『本と人をつなぐ図書館員』

 5月末に浦安の家族宅に行った際に、飛行機の中で読了したのが、山内薫著 『本と人をつなぐ図書館員 -障害のある人、赤ちゃんから高齢者まで』 (読書工房)

 図書館の利用に障害のある人々への資料提供サービスを中心に、著者が行ってきた実践が綴られているのだが、正直言って「ここまでやるのか!」という驚きが最初にあった。
 なぜ驚くかと言うと、そのサービスが半端ではないからだ。

 第1章の冒頭に例示として出てくる「ひろみさん」は、筑波に住んでいる重度な肢体不自由のある女性なのだが、著者の山内さんは、1969年に墨田区立あずま図書館で図書館員としてのキャリアをスタートさせ、障害者サービスを柱としつつも、児童サービスなどあらゆる墨田区の図書館サービスの推進を現場で支えて来られた方である。
 墨田区の著者が、自分の務める図書館のサービスエリアの外、筑波に住む彼女が利用できそうな録音図書テープを送り、旅行のついでに会いに行き、その後も手紙のやり取りを続けながら、彼女が聞きたい内容の録音図書テープを探し、送り届けるのだ。
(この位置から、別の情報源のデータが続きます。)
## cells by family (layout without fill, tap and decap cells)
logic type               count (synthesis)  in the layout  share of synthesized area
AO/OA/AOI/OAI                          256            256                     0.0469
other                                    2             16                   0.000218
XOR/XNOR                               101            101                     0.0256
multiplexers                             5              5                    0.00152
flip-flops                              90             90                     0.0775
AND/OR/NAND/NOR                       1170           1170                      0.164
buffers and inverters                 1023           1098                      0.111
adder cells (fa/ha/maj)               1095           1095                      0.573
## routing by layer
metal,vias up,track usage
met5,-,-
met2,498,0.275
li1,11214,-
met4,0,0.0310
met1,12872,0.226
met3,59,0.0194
**src/rtl/core/qctd_pkg.sv**
```systemverilog
package qctd_pkg;

    // Defaults for the top level parameters
    localparam int DEF_MAX_DEVICES = 8;
    localparam int DEF_COUNT_BITS  = 16;

    // Command codes as they arrive on the mode field
    localparam logic [1:0] MODE_LOAD  = 2'd0;
    localparam logic [1:0] MODE_START = 2'd1;
    localparam logic [1:0] MODE_REQ   = 2'd2;

    // Classified command kinds carried through the queue
    localparam logic [1:0] KIND_LOAD  = 2'd0;
    localparam logic [1:0] KIND_START = 2'd1;
    localparam logic [1:0] KIND_REQ   = 2'd2;
    localparam logic [1:0] KIND_BAD   = 2'd3;

    // Result status codes
    localparam logic [1:0] ST_OK   = 2'd0;
    localparam logic [1:0] ST_BAD  = 2'd1;
    localparam logic [1:0] ST_IDLE = 2'd2;

    // Configuration register indexes (paddr[2])
    localparam logic REG_DEVICE_COUNT = 1'b0;
    localparam logic REG_CHUNK_LEN    = 1'b1;

    // Reset values of the configuration registers
    localparam logic [3:0]  RST_DEVICE_COUNT = 4'd8;
    localparam logic [15:0] RST_CHUNK_LEN    = 16'd1;

    typedef struct packed {
        logic [1:0]  mode;
        logic [2:0]  device_sel;
        logic [15:0] value;
    } t_cmd;

    typedef struct packed {
        logic [1:0]  status;
        logic [2:0]  device_out;
        logic [15:0] slot;
        logic [15:0] task_id;
        logic [3:0]  active_devices;
        logic        last;
    } t_res;

    // Queue entry between front and back
    typedef struct packed {
        logic [1:0]  kind;
        logic [2:0]  device_sel;
        logic [15:0] value;
    } t_item;

    typedef struct packed {
        logic  valid;
        t_item item;
    } t_q2b;

    typedef struct packed {
        logic [3:0]  device_count;
        logic [15:0] chunk_len;
        logic        chunk_wr;
    } t_cfg;

endpackage

```
**src/rtl/core/qctd_front.sv**
```systemverilog
module qctd_front (
    input  logic          i_clk,
    input  logic          i_rst_n,
    input  logic          i_start,
    input  qctd_pkg::t_cmd i_cmd,
    output logic          o_busy,
    input  logic          i_pop,
    output qctd_pkg::t_q2b o_q2b
);

    qctd_pkg::t_item r_slot [2];
    logic            r_wp, r_rp;
    logic [1:0]      r_cnt;
    logic            acc;
    qctd_pkg::t_item item_in;

    assign o_busy = (r_cnt == 2'd2);
    assign acc    = i_start && !o_busy;

    // Classify the incoming beat
    always_comb begin
        item_in.device_sel = i_cmd.device_sel;
        item_in.value      = i_cmd.value;
        unique case (i_cmd.mode)
            qctd_pkg::MODE_LOAD:  item_in.kind = qctd_pkg::KIND_LOAD;
            qctd_pkg::MODE_START: item_in.kind = qctd_pkg::KIND_START;
            qctd_pkg::MODE_REQ:   item_in.kind = qctd_pkg::KIND_REQ;
            default:              item_in.kind = qctd_pkg::KIND_BAD;
        endcase
    end

    assign o_q2b.valid = (r_cnt != 2'd0);
    assign o_q2b.item  = r_slot[r_rp];

    // Two-entry queue
    always_ff @(posedge i_clk) begin
        if (!i_rst_n) begin
            r_wp  <= 1'b0;
            r_rp  <= 1'b0;
            r_cnt <= 2'd0;
        end else begin
            if (acc) r_wp <= ~r_wp;
            if (i_pop) r_rp <= ~r_rp;
            r_cnt <= r_cnt + 2'(acc) - 2'(i_pop);
        end
    end

    always_ff @(posedge i_clk) begin
        if (acc) r_slot[r_wp] <= item_in;
    end

endmodule

```
**src/rtl/core/qctd_back.sv**
```systemverilog
module qctd_back #(
    parameter int MAX_DEVICES = qctd_pkg::DEF_MAX_DEVICES,
    parameter int COUNT_BITS  = qctd_pkg::DEF_COUNT_BITS
) (
    input  logic           i_clk,
    input  logic           i_rst_n,
    input  qctd_pkg::t_cfg i_cfg,
    input  qctd_pkg::t_q2b i_q2b,
    output logic           o_pop,
    output logic           o_done,
    output qctd_pkg::t_res o_res
);

    localparam int CB  = COUNT_BITS;
    localparam int IW  = (MAX_DEVICES > 1) ? $clog2(MAX_DEVICES) : 1;
    localparam int NW  = $clog2(MAX_DEVICES + 1);
    localparam int EW  = NW + 1;
    localparam int SW  = CB + 5;
    localparam int DCW = $clog2(CB + 1);

    localparam logic [2:0] S_IDLE  = 3'd0;
    localparam logic [2:0] S_SUM   = 3'd1;
    localparam logic [2:0] S_DIV   = 3'd2;
    localparam logic [2:0] S_QUOTA = 3'd3;
    localparam logic [2:0] S_REQ   = 3'd4;

    logic [2:0]    r_state, n_state;
    logic [CB-1:0] r_base  [MAX_DEVICES];
    logic [CB-1:0] n_base  [MAX_DEVICES];
    logic [CB-1:0] r_final [MAX_DEVICES];
    logic [CB-1:0] n_final [MAX_DEVICES];
    logic [CB-1:0] r_asg   [MAX_DEVICES];
    logic [CB-1:0] n_asg   [MAX_DEVICES];
    logic [CB-1:0] r_total, n_total;
    logic [CB-1:0] r_tcnt, n_tcnt;
    logic [IW-1:0] r_cur, n_cur;
    logic          r_run, n_run;
    logic [NW-1:0] r_used, n_used;
    logic          r_active, n_active;
    logic [15:0]   r_ccnt, n_ccnt;
    logic          r_dirty, n_dirty;
    logic [NW-1:0] r_idx, n_idx;
    logic [SW-1:0] r_sum, n_sum;
    logic [16:0]   r_rem, n_rem;
    logic [CB-1:0] r_quo, n_quo;
    logic [15:0]   r_dvs, n_dvs;
    logic [DCW-1:0] r_dcnt, n_dcnt;
    logic          r_div_mod, n_div_mod;
    logic          r_done, n_done;
    qctd_pkg::t_res r_res, n_res;

    logic [NW-1:0] eff;
    logic [CB-1:0] total_in;
    logic [MAX_DEVICES-1:0] room;
    logic [NW-1:0] lim;
    logic [15:0]   ccnt_eff;
    logic          stay, rq_found, do_req;
    logic [IW-1:0] rq_dev;
    logic [EW-1:0] start_i, cand;
    logic [16:0]   div_t, c1;
    logic          div_ge;
    logic [SW-1:0] sum_nx;
    logic [CB-1:0] tcnt_nx;

    // Effective device count
    always_comb begin
        if (i_cfg.device_count == 4'd0) eff = NW'(1);
        else if (5'(i_cfg.device_count) > 5'(MAX_DEVICES)) eff = NW'(MAX_DEVICES);
        else eff = NW'(i_cfg.device_count);
    end

    assign total_in = CB'(i_q2b.item.value);
    assign ccnt_eff = (r_state == S_REQ) ? r_rem[15:0] : r_ccnt;

    // Device search: stay on the run or take the next device with room
    always_comb begin
        for (int d = 0; d < MAX_DEVICES; d++) room[d] = r_asg[d] < r_final[d];
        lim      = (r_used == '0) ? NW'(1) : r_used;
        stay     = r_run && room[r_cur] &&
                   (i_cfg.chunk_len == 16'd0 || ccnt_eff != 16'd0);
        start_i  = EW'(r_cur) + EW'(r_run);
        rq_found = stay;
        rq_dev   = r_cur;
        cand     = '0;
        if (!stay) begin
            for (int k = 0; k < MAX_DEVICES; k++) begin
                cand = start_i + EW'(k);
                if (cand >= EW'(lim)) cand = cand - EW'(lim);
                if (!rq_found && (EW'(k) < EW'(lim)) && room[IW'(cand)]) begin
                    rq_found = 1'b1;
                    rq_dev   = IW'(cand);
                end
            end
        end
    end

    // Divider step: one quotient bit per cycle
    assign div_t  = {r_rem[15:0], r_quo[CB-1]};
    assign div_ge = div_t >= {1'b0, r_dvs};
    assign sum_nx = r_sum + SW'(r_base[IW'(r_idx)]);
    assign tcnt_nx = r_tcnt + CB'(1);
    assign c1     = {1'b0, ccnt_eff} + 17'd1;

    always_comb begin
        n_state   = r_state;
        n_base    = r_base;
        n_final   = r_final;
        n_asg     = r_asg;
        n_total   = r_total;
        n_tcnt    = r_tcnt;
        n_cur     = r_cur;
        n_run     = r_run;
        n_used    = r_used;
        n_active  = r_active;
        n_ccnt    = r_ccnt;
        n_dirty   = r_dirty;
        n_idx     = r_idx;
        n_sum     = r_sum;
        n_rem     = r_rem;
        n_quo     = r_quo;
        n_dvs     = r_dvs;
        n_dcnt    = r_dcnt;
        n_div_mod = r_div_mod;
        n_done    = 1'b0;
        n_res     = '0;
        o_pop     = 1'b0;
        do_req    = 1'b0;

        unique case (r_state)
            S_IDLE: begin
                if (i_q2b.valid) begin
                    o_pop = 1'b1;
                    case (i_q2b.item.kind)
                        qctd_pkg::KIND_LOAD: begin
                            n_done = 1'b1;
                            if (5'(i_q2b.item.device_sel) < 5'(eff))
                                n_base[IW'(i_q2b.item.device_sel)] = total_in;
                            else
                                n_res.status = qctd_pkg::ST_BAD;
                        end
                        qctd_pkg::KIND_START: begin
                            for (int d = 0; d < MAX_DEVICES; d++) begin
                                n_final[d] = '0;
                                n_asg[d]   = '0;
                            end
                            n_tcnt   = '0;
                            n_cur    = '0;
                            n_run    = 1'b0;
                            n_total  = total_in;
                            n_active = 1'b0;
                            n_used   = '0;
                            n_ccnt   = '0;
                            n_dirty  = 1'b0;
                            if (33'(total_in) <= 33'(eff)) begin
                                for (int d = 0; d < MAX_DEVICES; d++)
                                    n_final[d] = CB'(33'(d) < 33'(total_in));
                                n_used   = NW'(total_in);
                                n_active = (total_in != '0);
                                n_done   = 1'b1;
                            end else begin
                                n_idx   = '0;
                                n_sum   = '0;
                                n_state = S_SUM;
                            end
                        end
                        qctd_pkg::KIND_REQ: begin
                            if (!r_active) begin
                                n_done       = 1'b1;
                                n_res.status = qctd_pkg::ST_IDLE;
                            end else if (r_dirty && i_cfg.chunk_len != 16'd0) begin
                                // rebuild tasks_done mod chunk after a chunk change
                                n_rem     = '0;
                                n_quo     = r_tcnt;
                                n_dvs     = i_cfg.chunk_len;
                                n_dcnt    = '0;
                                n_div_mod = 1'b1;
                                n_state   = S_DIV;
                            end else begin
                                do_req = 1'b1;
                            end
                        end
                        default: begin
                            n_done       = 1'b1;
                            n_res.status = qctd_pkg::ST_BAD;
                        end
                    endcase
                end
            end
            // Sum base quotas, one device a cycle
            S_SUM: begin
                n_sum = sum_nx;
                n_idx = r_idx + NW'(1);
                if (r_idx == NW'(eff - NW'(1))) begin
                    if (sum_nx > SW'(r_total)) begin
                        n_done       = 1'b1;
                        n_res.status = qctd_pkg::ST_BAD;
                        n_state      = S_IDLE;
                    end else begin
                        n_rem     = '0;
                        n_quo     = CB'(SW'(r_total) - sum_nx);
                        n_dvs     = 16'(eff);
                        n_dcnt    = '0;
                        n_div_mod = 1'b0;
                        n_state   = S_DIV;
                    end
                end
            end
            S_DIV: begin
                n_rem  = div_ge ? (div_t - {1'b0, r_dvs}) : div_t;
                n_quo  = {r_quo[CB-2:0], div_ge};
                n_dcnt = r_dcnt + DCW'(1);
                if (r_dcnt == DCW'(CB - 1)) n_state = r_div_mod ? S_REQ : S_QUOTA;
            end
            // Spread the remainder from device 0
            S_QUOTA: begin
                for (int d = 0; d < MAX_DEVICES; d++) begin
                    if (33'(d) < 33'(eff))
                        n_final[d] = r_base[d] + r_quo +
                                     CB'(33'(d) < 33'(r_rem[15:0]));
                end
                n_used   = eff;
                n_active = 1'b1;
                n_done   = 1'b1;
                n_state  = S_IDLE;
            end
            S_REQ: begin
                n_dirty = 1'b0;
                n_ccnt  = r_rem[15:0];
                do_req  = 1'b1;
                n_state = S_IDLE;
            end
            default: n_state = S_IDLE;
        endcase

        // Hand out one task
        if (do_req) begin
            n_done = 1'b1;
            if (!rq_found) begin
                n_active     = 1'b0;
                n_run        = 1'b0;
                n_res.status = qctd_pkg::ST_IDLE;
            end else begin
                n_cur              = rq_dev;
                n_res.device_out   = 3'(rq_dev);
                n_res.slot         = 16'(r_asg[rq_dev]);
                n_res.task_id      = 16'(r_tcnt);
                n_asg[rq_dev]      = r_asg[rq_dev] + CB'(1);
                n_tcnt             = tcnt_nx;
                n_run              = 1'b1;
                n_ccnt             = (c1 == {1'b0, i_cfg.chunk_len}) ? 16'd0 : c1[15:0];
                if (tcnt_nx == r_total) begin
                    n_res.last = 1'b1;
                    n_active   = 1'b0;
                    n_run      = 1'b0;
                end
            end
        end

        if (i_cfg.chunk_wr) n_dirty = 1'b1;
        n_res.active_devices = 4'(n_used);
    end

    always_ff @(posedge i_clk) begin
        if (!i_rst_n) begin
            r_state  <= S_IDLE;
            for (int d = 0; d < MAX_DEVICES; d++) begin
                r_base[d]  <= '0;
                r_final[d] <= '0;
                r_asg[d]   <= '0;
            end
            r_total  <= '0;
            r_tcnt   <= '0;
            r_cur    <= '0;
            r_run    <= 1'b0;
            r_used   <= '0;
            r_active <= 1'b0;
            r_ccnt   <= '0;
            r_dirty  <= 1'b0;
            r_done   <= 1'b0;
        end else begin
            r_state  <= n_state;
            r_base   <= n_base;
            r_final  <= n_final;
            r_asg    <= n_asg;
            r_total  <= n_total;
            r_tcnt   <= n_tcnt;
            r_cur    <= n_cur;
            r_run    <= n_run;
            r_used   <= n_used;
            r_active <= n_active;
            r_ccnt   <= n_ccnt;
            r_dirty  <= n_dirty;
            r_done   <= n_done;
        end
    end

    // Datapath registers
    always_ff @(posedge i_clk) begin
        r_idx     <= n_idx;
        r_sum     <= n_sum;
        r_rem     <= n_rem;
        r_quo     <= n_quo;
        r_dvs     <= n_dvs;
        r_dcnt    <= n_dcnt;
        r_div_mod <= n_div_mod;
        r_res     <= n_res;
    end

    assign o_done = r_done;
    assign o_res  = r_res;

endmodule

```
**src/rtl/core/quota_chunk_task_distributor_core.sv**
```systemverilog
// Quota-based chunked task distributor. Commands (load quota, start job, request
// next task) are taken when start is high and busy is low into a two-entry queue;
// every command gives exactly one result, shown for one cycle with o_done, and
// the receiver cannot hold it off. A load or request is handled from the idle
// state and its result is registered. A job start whose total is at most the
// effective device count sets its quotas at once; otherwise it sums the base
// quotas (a bad status if they exceed the total), runs the bit-serial divider
// and then sets the final quotas. The first request on an active job after a
// chunk length write runs the same divider, if the length is nonzero, to rebuild
// the chunk position. busy rises only while the queue holds two commands.
module quota_chunk_task_distributor_core #(
    parameter int MAX_DEVICES = qctd_pkg::DEF_MAX_DEVICES,
    parameter int COUNT_BITS  = qctd_pkg::DEF_COUNT_BITS
) (
    input  logic           i_clk,
    input  logic           i_rst_n,
    input  logic           start,
    output logic           busy,
    input  qctd_pkg::t_cmd i_cmd,
    output logic           o_done,
    output qctd_pkg::t_res o_res,
    input  logic           psel,
    input  logic           penable,
    input  logic           pwrite,
    input  logic [2:0]     paddr,
    input  logic [31:0]    pwdata,
    output logic [31:0]    prdata,
    output logic           pready
);

    logic [3:0]     r_device_count;
    logic [15:0]    r_chunk_len;
    logic           wr;
    qctd_pkg::t_cfg cfg;
    qctd_pkg::t_q2b q2b;
    logic           pop;

    assign pready = 1'b1;
    assign wr     = psel && penable && pwrite && pready;

    // Configuration registers
    always_ff @(posedge i_clk) begin
        if (!i_rst_n) begin
            r_device_count <= qctd_pkg::RST_DEVICE_COUNT;
            r_chunk_len    <= qctd_pkg::RST_CHUNK_LEN;
        end else if (wr) begin
            if (paddr[2] == qctd_pkg::REG_DEVICE_COUNT) r_device_count <= pwdata[3:0];
            else r_chunk_len <= pwdata[15:0];
        end
    end

    assign prdata = (paddr[2] == qctd_pkg::REG_CHUNK_LEN) ? {16'd0, r_chunk_len}
                                                          : {28'd0, r_device_count};

    assign cfg.device_count = r_device_count;
    assign cfg.chunk_len    = r_chunk_len;
    assign cfg.chunk_wr     = wr && (paddr[2] == qctd_pkg::REG_CHUNK_LEN);

    qctd_front u_front (
        .i_clk   (i_clk),
        .i_rst_n (i_rst_n),
        .i_start (start),
        .i_cmd   (i_cmd),
        .o_busy  (busy),
        .i_pop   (pop),
        .o_q2b   (q2b)
    );

    qctd_back #(
        .MAX_DEVICES (MAX_DEVICES),
        .COUNT_BITS  (COUNT_BITS)
    ) u_back (
        .i_clk   (i_clk),
        .i_rst_n (i_rst_n),
        .i_cfg   (cfg),
        .i_q2b   (q2b),
        .o_pop   (pop),
        .o_done  (o_done),
        .o_res   (o_res)
    );

endmodule

```
**config.mk**
```make
export PLATFORM = sky130hd
export DESIGN_NAME = quota_chunk_task_distributor_core
export DESIGN_NICKNAME = d
export VERILOG_FILES = /design/src/rtl/core/qctd_pkg.sv /design/src/rtl/core/qctd_front.sv /design/src/rtl/core/qctd_back.sv /design/src/rtl/core/quota_chunk_task_distributor_core.sv
export SDC_FILE = /design/constraint.sdc
export NUM_CORES = 2
export LEC_CHECK = 0
export ABC_AREA = 1
export BUFFER_PORTS_ARGS = -buffer_cell sky130_fd_sc_hd__buf_2
export CELL_PAD_IN_SITES_DETAIL_PLACEMENT = 1
export CELL_PAD_IN_SITES_GLOBAL_PLACEMENT = 2
export CORE_MARGIN = 2
export CORE_UTILIZATION = 33
export CTS_CLUSTER_SIZE = 20
export DETAILED_ROUTE_END_ITERATION = 16
export PLACE_DENSITY = 0.83
export SETUP_SLACK_MARGIN = 0.4
export SLEW_MARGIN = 10
export SYNTH_ARGS = -nofsm -noshare
export SYNTH_HDL_FRONTEND = slang
export SYNTH_SLANG_ARGS = --single-unit
```
**constraint.sdc**
```tcl
create_clock -name i_clk -period 8.5 [get_ports i_clk]
set_input_delay 2.125 -clock i_clk [delete_from_list [all_inputs] [get_ports i_clk]]
set_output_delay 2.125 -clock i_clk [all_outputs]
set_load 0.02 [all_outputs]
```
`config.mk`:
```
export PLATFORM = sky130hd
export DESIGN_NAME = c8ic_ctrl
export DESIGN_NICKNAME = d
export VERILOG_FILES = /design/src/rtl/c8ic_pkg.sv /design/src/rtl/c8ic_ctrl.sv
export SDC_FILE = /design/constraint.sdc
export NUM_CORES = 1
export LEC_CHECK = 0
export ABC_AREA = 1
export BUFFER_PORTS_ARGS = -buffer_cell sky130_fd_sc_hd__buf_2
export CORE_UTILIZATION = 60
export DETAILED_ROUTE_END_ITERATION = 7
export GPL_ROUTABILITY_DRIVEN = 0
export PLACE_DENSITY_LB_ADDON = 0.3
export SYNTH_ARGS = -nofsm -noshare
export SYNTH_HDL_FRONTEND = slang
export SYNTH_SLANG_ARGS = --single-unit
```
`constraint.sdc`:
```
create_clock -name i_clk -period 2.67 [get_ports i_clk]
set_input_delay 0 -clock i_clk [delete_from_list [all_inputs] [get_ports i_clk]]
set_output_delay 0 -clock i_clk [all_outputs]
set_load 0.02 [all_outputs]
```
 また、その次に出てくる「大樹くん」は、生まれた時から視力に障害がある二歳児。
 彼と著者が出会ったのは、障害児をもつ親の会の集まりの場で、最初は図書館にある『さわる絵本』や『布の絵本』の利用を勧めるのだが、彼が保育園に入るようになると、保育園の保育士さん向けに展示の勉強会を開いたり、持ち物に展示のシールを貼るなどの環境作りを手伝う。
 そして、小学校に上がる段階になると、彼に点字を教えるためのプロジェクトチームを結成し、図書館をベースに点字教室を始めるのだ。

 この冒頭の2例だけでぶっ飛ぶ!。ここに書かれたサービスは、私の知る図書館のサービスの限界を遙かに超えている。
 行政のエリアも、部署云々といった管轄も飛び越えて、真っ直ぐに利用者を見ている。
 そんなできるとは思わなかったし、やっていいとも思わなかった。いや、考えることすらしなかったと言って良いだろう。
 でも、実際にやってのけた図書館員がいて、その図書館のサービスを受けて育った利用者がいるのだ。

 「おわりに」で著者は言う。
 「図書館利用に障害のある人たちとの出会いは、その都度『図書館とは何をするところか』『図書館に何ができるのか』ということを考えさせられる契機となってきた」と。
 「多くの利用者の方にさまざまなことを学ばせていただき、育てていただいた」と。

 司書資格を持ちながらも現場経験の殆ど無い私は、「障害者サービス」とか「アウトリーチ」とか、言葉は知っていても、その実践については何も知らないでいたことを、本書は教えてくれた。
 はっきり言って甘かったです。反省します。

 まだまだ図書館にできることはあり、そのためには、何よりも「人」(利用者)を見てそれに合ったサービスを考える集団としての「職員」が必要であることもまた本書は教えてくれた。
 それは、図書館での仕事に限らず、あらゆる職場で応用できそうである。